There was a long wait whilst Chi had an emergency section. Another kit was stillborn and then two more born alive … just. Hours later, Chi was struggling to come round from her op. She and her kits went home for the night with the vet nurse so that they could be monitored and cared for. Although she seemed to be coming round, Chi collapsed in the early hours of Friday morning, and died, leaving 4 newborn kittens without a mummy.

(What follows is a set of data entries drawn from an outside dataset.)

Source: an optimization exercise on an open RTL-to-GDS flow (aim: small area, a short achievable clock period and few clock cycles per item). Production flows keep margins and buffers that such runs may drop.
Function was checked by simulation only, so behaviour that the tests miss may differ from the original.

==> inputs of job 2508 <==
## bcc_block
module bcc_block (
  input  wire         clk,
  input  wire         rst,           
  input  wire         in_valid,
  output wire         in_ready,
  input  wire         in_decrypt,    
  input  wire [4:0]   in_keylen,     
  input  wire [127:0] in_key,
  input  wire [63:0]  in_block,
  output wire         out_valid,
  input  wire         out_ready,
  output wire [63:0]  out_block
);
==> flow/config.mk <==
export PLATFORM = sky130hd
export DESIGN_NAME = bcc_block
export DESIGN_NICKNAME = bcc_block
export VERILOG_FILES = /design/flow/design.v
export SDC_FILE = /design/flow/constraint.sdc
export NUM_CORES = 4
export LEC_CHECK = 0
export CAP_MARGIN = 20
export CORE_MARGIN = 2
export CORE_UTILIZATION = 65
export CTS_BUF_LIST = sky130_fd_sc_hd__clkbuf_4 sky130_fd_sc_hd__clkbuf_8
export SLEW_MARGIN = 20
==> flow/constraint.sdc <==
create_clock -name core_clock -period 12.0 [get_ports {clk}]
set_input_delay 2.4000 -clock core_clock [delete_from_list [all_inputs] [get_ports {clk}]]
set_output_delay 2.4000 -clock core_clock [all_outputs]
set_load 0.01 [all_outputs]
standard.sh (not shown) runs the stock make flow with config.mk's settings and CLKGATE_MAP_FILE= SYNTH_SCRIPT=/design/flow/synth_recipe.tcl, a recipe that flattens the netlist after the stock synthesis.
==> flow/flow/run.sh <==
#!/bin/bash
bash standard.sh "BUFFER_PORTS_ARGS=-buffer_cell sky130_fd_sc_hd__buf_1" SETUP_SLACK_MARGIN=6.8 finish > flow_make.log 2>&1
==> job 3891 (differences from job 2508) <==
--- a/flow/design.v
+++ b/flow/design.v
@@ -122,18 +122,16 @@
   assign u3[39:32] = {p8[4:0], p8[7:5]};
   wire [7:0] p9 = (in_block[23:16] ^ in_block[47:40]);
   assign u3[47:40] = {p9[5:0], p9[7:6]};
   wire [7:0] p10 = (in_block[39:32] ^ in_block[23:16]);
   assign u3[55:48] = {p10[6:0], p10[7:7]};
   wire [7:0] p11 = (in_block[31:24] ^ in_block[39:32]);
   assign u3[63:56] = p11;
   wire [63:0] x12 = in_decrypt ? u3 : w2;
-  reg        e0;    
-  always @(posedge clk) if (~stall) e0 <= ~in_decrypt;
   always @(posedge clk) begin
     if (rst) v0 <= 1'b0;
     else if (~stall) v0 <= in_valid;
     if (~stall) begin
       d0 <= in_decrypt;
       x0 <= x12;
       k0 <= kb;
     end
@@ -168,24 +166,24 @@
   assign w38[15:8] = add8(x0[15:8], 8'd227);
   assign w38[23:16] = add8(x0[23:16], 8'd224);
   assign w38[31:24] = add8(x0[31:24], 8'd219);
   assign w38[39:32] = add8(x0[39:32], 8'd212);
   assign w38[47:40] = add8(x0[47:40], 8'd203);
   assign w38[55:48] = add8(x0[55:48], 8'd192);
   assign w38[63:56] = add8(x0[63:56], 8'd179);
   wire [63:0] s39;
-  assign s39[7:0] = add8(k0[7:0], (e0 ? 8'd1 : 8'd4));
-  assign s39[15:8] = add8(k0[15:8], (e0 ? 8'd1 : 8'd4));
-  assign s39[23:16] = add8(k0[23:16], (e0 ? 8'd1 : 8'd4));
-  assign s39[31:24] = add8(k0[31:24], (e0 ? 8'd1 : 8'd4));
-  assign s39[39:32] = add8(k0[39:32], (e0 ? 8'd1 : 8'd4));
-  assign s39[47:40] = add8(k0[47:40], (e0 ? 8'd1 : 8'd4));
-  assign s39[55:48] = add8(k0[55:48], (e0 ? 8'd1 : 8'd4));
-  assign s39[63:56] = add8(k0[63:56], (e0 ? 8'd1 : 8'd4));
+  assign s39[7:0] = add8(k0[7:0], (d0 ? 8'd4 : 8'd1));
+  assign s39[15:8] = add8(k0[15:8], (d0 ? 8'd4 : 8'd1));
+  assign s39[23:16] = add8(k0[23:16], (d0 ? 8'd4 : 8'd1));
+  assign s39[31:24] = add8(k0[31:24], (d0 ? 8'd4 : 8'd1));
+  assign s39[39:32] = add8(k0[39:32], (d0 ? 8'd4 : 8'd1));
+  assign s39[47:40] = add8(k0[47:40], (d0 ? 8'd4 : 8'd1));
+  assign s39[55:48] = add8(k0[55:48], (d0 ? 8'd4 : 8'd1));
+  assign s39[63:56] = add8(k0[63:56], (d0 ? 8'd4 : 8'd1));
   wire [63:0] w40;
   assign w40[7:0] = m37[7:0] ^ s39[7:0];
   assign w40[15:8] = m37[15:8] ^ s39[15:8];
   assign w40[23:16] = m37[23:16] ^ s39[23:16];
   assign w40[31:24] = m37[31:24] ^ s39[31:24];
   assign w40[39:32] = m37[39:32] ^ s39[39:32];
   assign w40[47:40] = m37[47:40] ^ s39[47:40];
   assign w40[55:48] = m37[55:48] ^ s39[55:48];
@@ -255,36 +253,34 @@
   assign w77[15:8] = add8(u43[15:8], 8'd234);
   assign w77[23:16] = add8(u43[23:16], 8'd231);
   assign w77[31:24] = add8(u43[31:24], 8'd226);
   assign w77[39:32] = add8(u43[39:32], 8'd219);
   assign w77[47:40] = add8(u43[47:40], 8'd210);
   assign w77[55:48] = add8(u43[55:48], 8'd199);
   assign w77[63:56] = add8(u43[63:56], 8'd186);
   wire [63:0] s78;
-  assign s78[7:0] = add8(k0[7:0], (e0 ? 8'd2 : 8'd3));
-  assign s78[15:8] = add8(k0[15:8], (e0 ? 8'd2 : 8'd3));
-  assign s78[23:16] = add8(k0[23:16], (e0 ? 8'd2 : 8'd3));
-  assign s78[31:24] = add8(k0[31:24], (e0 ? 8'd2 : 8'd3));
-  assign s78[39:32] = add8(k0[39:32], (e0 ? 8'd2 : 8'd3));
-  assign s78[47:40] = add8(k0[47:40], (e0 ? 8'd2 : 8'd3));
-  assign s78[55:48] = add8(k0[55:48], (e0 ? 8'd2 : 8'd3));
-  assign s78[63:56] = add8(k0[63:56], (e0 ? 8'd2 : 8'd3));
+  assign s78[7:0] = add8(k0[7:0], (d0 ? 8'd3 : 8'd2));
+  assign s78[15:8] = add8(k0[15:8], (d0 ? 8'd3 : 8'd2));
+  assign s78[23:16] = add8(k0[23:16], (d0 ? 8'd3 : 8'd2));
+  assign s78[31:24] = add8(k0[31:24], (d0 ? 8'd3 : 8'd2));
+  assign s78[39:32] = add8(k0[39:32], (d0 ? 8'd3 : 8'd2));
+  assign s78[47:40] = add8(k0[47:40], (d0 ? 8'd3 : 8'd2));
+  assign s78[55:48] = add8(k0[55:48], (d0 ? 8'd3 : 8'd2));
+  assign s78[63:56] = add8(k0[63:56], (d0 ? 8'd3 : 8'd2));
   wire [63:0] x79 = d0 ? w77 : m76;
   wire [63:0] w80;
   assign w80[7:0] = x79[7:0] ^ s78[7:0];
   assign w80[15:8] = x79[15:8] ^ s78[15:8];
   assign w80[23:16] = x79[23:16] ^ s78[23:16];
   assign w80[31:24] = x79[31:24] ^ s78[31:24];
   assign w80[39:32] = x79[39:32] ^ s78[39:32];
   assign w80[47:40] = x79[47:40] ^ s78[47:40];
   assign w80[55:48] = x79[55:48] ^ s78[55:48];
   assign w80[63:56] = x79[63:56] ^ s78[63:56];
-  reg        e1;    
-  always @(posedge clk) if (~stall) e1 <= ~d0;
   always @(posedge clk) begin
     if (rst) v1 <= 1'b0;
     else if (~stall) v1 <= v0;
     if (~stall) begin
       d1 <= d0;
       x1 <= w80;
       k1 <= k0;
     end
@@ -345,24 +341,24 @@
   assign w116[15:8] = add8(u82[15:8], 8'd241);
   assign w116[23:16] = add8(u82[23:16], 8'd238);
   assign w116[31:24] = add8(u82[31:24], 8'd233);
   assign w116[39:32] = add8(u82[39:32], 8'd226);
   assign w116[47:40] = add8(u82[47:40], 8'd217);
   assign w116[55:48] = add8(u82[55:48], 8'd206);
   assign w116[63:56] = add8(u82[63:56], 8'd193);
   wire [63:0] s117;
-  assign s117[7:0] = add8(k1[7:0], (e1 ? 8'd3 : 8'd2));
-  assign s117[15:8] = add8(k1[15:8], (e1 ? 8'd3 : 8'd2));
-  assign s117[23:16] = add8(k1[23:16], (e1 ? 8'd3 : 8'd2));
-  assign s117[31:24] = add8(k1[31:24], (e1 ? 8'd3 : 8'd2));
-  assign s117[39:32] = add8(k1[39:32], (e1 ? 8'd3 : 8'd2));
-  assign s117[47:40] = add8(k1[47:40], (e1 ? 8'd3 : 8'd2));
-  assign s117[55:48] = add8(k1[55:48], (e1 ? 8'd3 : 8'd2));
-  assign s117[63:56] = add8(k1[63:56], (e1 ? 8'd3 : 8'd2));
+  assign s117[7:0] = add8(k1[7:0], (d1 ? 8'd2 : 8'd3));
+  assign s117[15:8] = add8(k1[15:8], (d1 ? 8'd2 : 8'd3));
+  assign s117[23:16] = add8(k1[23:16], (d1 ? 8'd2 : 8'd3));
+  assign s117[31:24] = add8(k1[31:24], (d1 ? 8'd2 : 8'd3));
+  assign s117[39:32] = add8(k1[39:32], (d1 ? 8'd2 : 8'd3));
+  assign s117[47:40] = add8(k1[47:40], (d1 ? 8'd2 : 8'd3));
+  assign s117[55:48] = add8(k1[55:48], (d1 ? 8'd2 : 8'd3));
+  assign s117[63:56] = add8(k1[63:56], (d1 ? 8'd2 : 8'd3));
   wire [63:0] w118;
   assign w118[7:0] = m115[7:0] ^ s117[7:0];
   assign w118[15:8] = m115[15:8] ^ s117[15:8];
   assign w118[23:16] = m115[23:16] ^ s117[23:16];
   assign w118[31:24] = m115[31:24] ^ s117[31:24];
   assign w118[39:32] = m115[39:32] ^ s117[39:32];
   assign w118[47:40] = m115[47:40] ^ s117[47:40];
   assign w118[55:48] = m115[55:48] ^ s117[55:48];
@@ -398,18 +394,16 @@
   assign u121[39:32] = {p126[4:0], p126[7:5]};
   wire [7:0] p127 = (w119[23:16] ^ w119[47:40]);
   assign u121[47:40] = {p127[5:0], p127[7:6]};
   wire [7:0] p128 = (w119[39:32] ^ w119[23:16]);
   assign u121[55:48] = {p128[6:0], p128[7:7]};
   wire [7:0] p129 = (w119[31:24] ^ w119[39:32]);
   assign u121[63:56] = p129;
   wire [63:0] x130 = d1 ? u121 : w120;
-  reg        e2;    
-  always @(posedge clk) if (~stall) e2 <= ~d1;
   always @(posedge clk) begin
     if (rst) v2 <= 1'b0;
     else if (~stall) v2 <= v1;
     if (~stall) begin
       d2 <= d1;
       x2 <= x130;
       k2 <= k1;
     end
@@ -444,24 +438,24 @@
   assign w156[15:8] = add8(x2[15:8], 8'd248);
   assign w156[23:16] = add8(x2[23:16], 8'd245);
   assign w156[31:24] = add8(x2[31:24], 8'd240);
   assign w156[39:32] = add8(x2[39:32], 8'd233);
   assign w156[47:40] = add8(x2[47:40], 8'd224);
   assign w156[55:48] = add8(x2[55:48], 8'd213);
   assign w156[63:56] = add8(x2[63:56], 8'd200);
   wire [63:0] s157;
-  assign s157[7:0] = add8(k2[7:0], (e2 ? 8'd4 : 8'd1));
-  assign s157[15:8] = add8(k2[15:8], (e2 ? 8'd4 : 8'd1));
-  assign s157[23:16] = add8(k2[23:16], (e2 ? 8'd4 : 8'd1));
-  assign s157[31:24] = add8(k2[31:24], (e2 ? 8'd4 : 8'd1));
-  assign s157[39:32] = add8(k2[39:32], (e2 ? 8'd4 : 8'd1));
-  assign s157[47:40] = add8(k2[47:40], (e2 ? 8'd4 : 8'd1));
-  assign s157[55:48] = add8(k2[55:48], (e2 ? 8'd4 : 8'd1));
-  assign s157[63:56] = add8(k2[63:56], (e2 ? 8'd4 : 8'd1));
+  assign s157[7:0] = add8(k2[7:0], (d2 ? 8'd1 : 8'd4));
+  assign s157[15:8] = add8(k2[15:8], (d2 ? 8'd1 : 8'd4));
+  assign s157[23:16] = add8(k2[23:16], (d2 ? 8'd1 : 8'd4));
+  assign s157[31:24] = add8(k2[31:24], (d2 ? 8'd1 : 8'd4));
+  assign s157[39:32] = add8(k2[39:32], (d2 ? 8'd1 : 8'd4));
+  assign s157[47:40] = add8(k2[47:40], (d2 ? 8'd1 : 8'd4));
+  assign s157[55:48] = add8(k2[55:48], (d2 ? 8'd1 : 8'd4));
+  assign s157[63:56] = add8(k2[63:56], (d2 ? 8'd1 : 8'd4));
   wire [63:0] w158;
   assign w158[7:0] = m155[7:0] ^ s157[7:0];
   assign w158[15:8] = m155[15:8] ^ s157[15:8];
   assign w158[23:16] = m155[23:16] ^ s157[23:16];
   assign w158[31:24] = m155[31:24] ^ s157[31:24];
   assign w158[39:32] = m155[39:32] ^ s157[39:32];
   assign w158[47:40] = m155[47:40] ^ s157[47:40];
   assign w158[55:48] = m155[55:48] ^ s157[55:48];
@@ -540,18 +534,16 @@
   assign w196[15:8] = w195[15:8] ^ k2[15:8];
   assign w196[23:16] = w195[23:16] ^ k2[23:16];
   assign w196[31:24] = w195[31:24] ^ k2[31:24];
   assign w196[39:32] = w195[39:32] ^ k2[39:32];
   assign w196[47:40] = w195[47:40] ^ k2[47:40];
   assign w196[55:48] = w195[55:48] ^ k2[55:48];
   assign w196[63:56] = w195[63:56] ^ k2[63:56];
   wire [63:0] o197 = d2 ? w196 : m194;
-  reg        e3;    
-  always @(posedge clk) if (~stall) e3 <= ~d2;
   always @(posedge clk) begin
     if (rst) v3 <= 1'b0;
     else if (~stall) v3 <= v2;
     if (~stall) begin
       d3 <= d2;
       x3 <= o197;
       k3 <= k2;
     end
==> flow/flow/run.sh (replaced) <==
#!/bin/bash
bash standard.sh "BUFFER_PORTS_ARGS=-buffer_cell sky130_fd_sc_hd__buf_1" SETUP_SLACK_MARGIN=6.7 finish > flow_make.log 2>&1
==> flow/config.mk (replaced) <==
export PLATFORM = sky130hd
export DESIGN_NAME = bcc_block
export DESIGN_NICKNAME = bcc_block
export VERILOG_FILES = /design/flow/design.v
export SDC_FILE = /design/flow/constraint.sdc
export NUM_CORES = 4
export LEC_CHECK = 0
export CAP_MARGIN = 20
export CORE_MARGIN = 2
export CORE_UTILIZATION = 70
export SLEW_MARGIN = 20
==> impl_metrics.env <==
export IMPL_path_cells="buf_6 > or4b_4 > buf_6 > nor2_4 > a22oi_2 > o21ai_1 > ha_2 > ha_4 > inv_2 > ha_4 > ha_4 > xor2_4 > ha_4 > inv_2 > ha_4 > ha_4 > xor2_2 > xnor2_1 > o21ai_1"
export IMPL_ctsResizeCount=74
export IMPL_path_common_cell="ha_4"
export IMPL_cts_buffers=77
export IMPL_synth_seq_area_share_pct=34.6
export IMPL_synth_seq_cells=458
export IMPL_global_route_usage_met1_pct=55.9
export IMPL_synth_area_per_cell_um2=11.4
export IMPL_fin_util_pct=74.9
export IMPL_fp_row_count=90
export IMPL_status="finished clean"
That was job 2508.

Chi was such a beautiful cat. Pretty on the outside, but beautiful inside too – a lovely loving girl. She had a rough start in life, having had her first litter of kits when she was only about 7 months old. It seemed that her luck was finally about to change and she had a wonderful life ahead of her. It was not to be. It’s hard to express how this feels. You’d need to meet her to know what a lovely cat she was, and to see her kittens floundering around without a mummy to understand the emptiness she leaves behind. One of the things that feels most unbearable to me is that this was entirely preventable. Had she been spayed when she should have been, none of this would have had to happen. She’d still be here to enjoy her new life and the desperate poor kits would never have been here to experience this abandonment.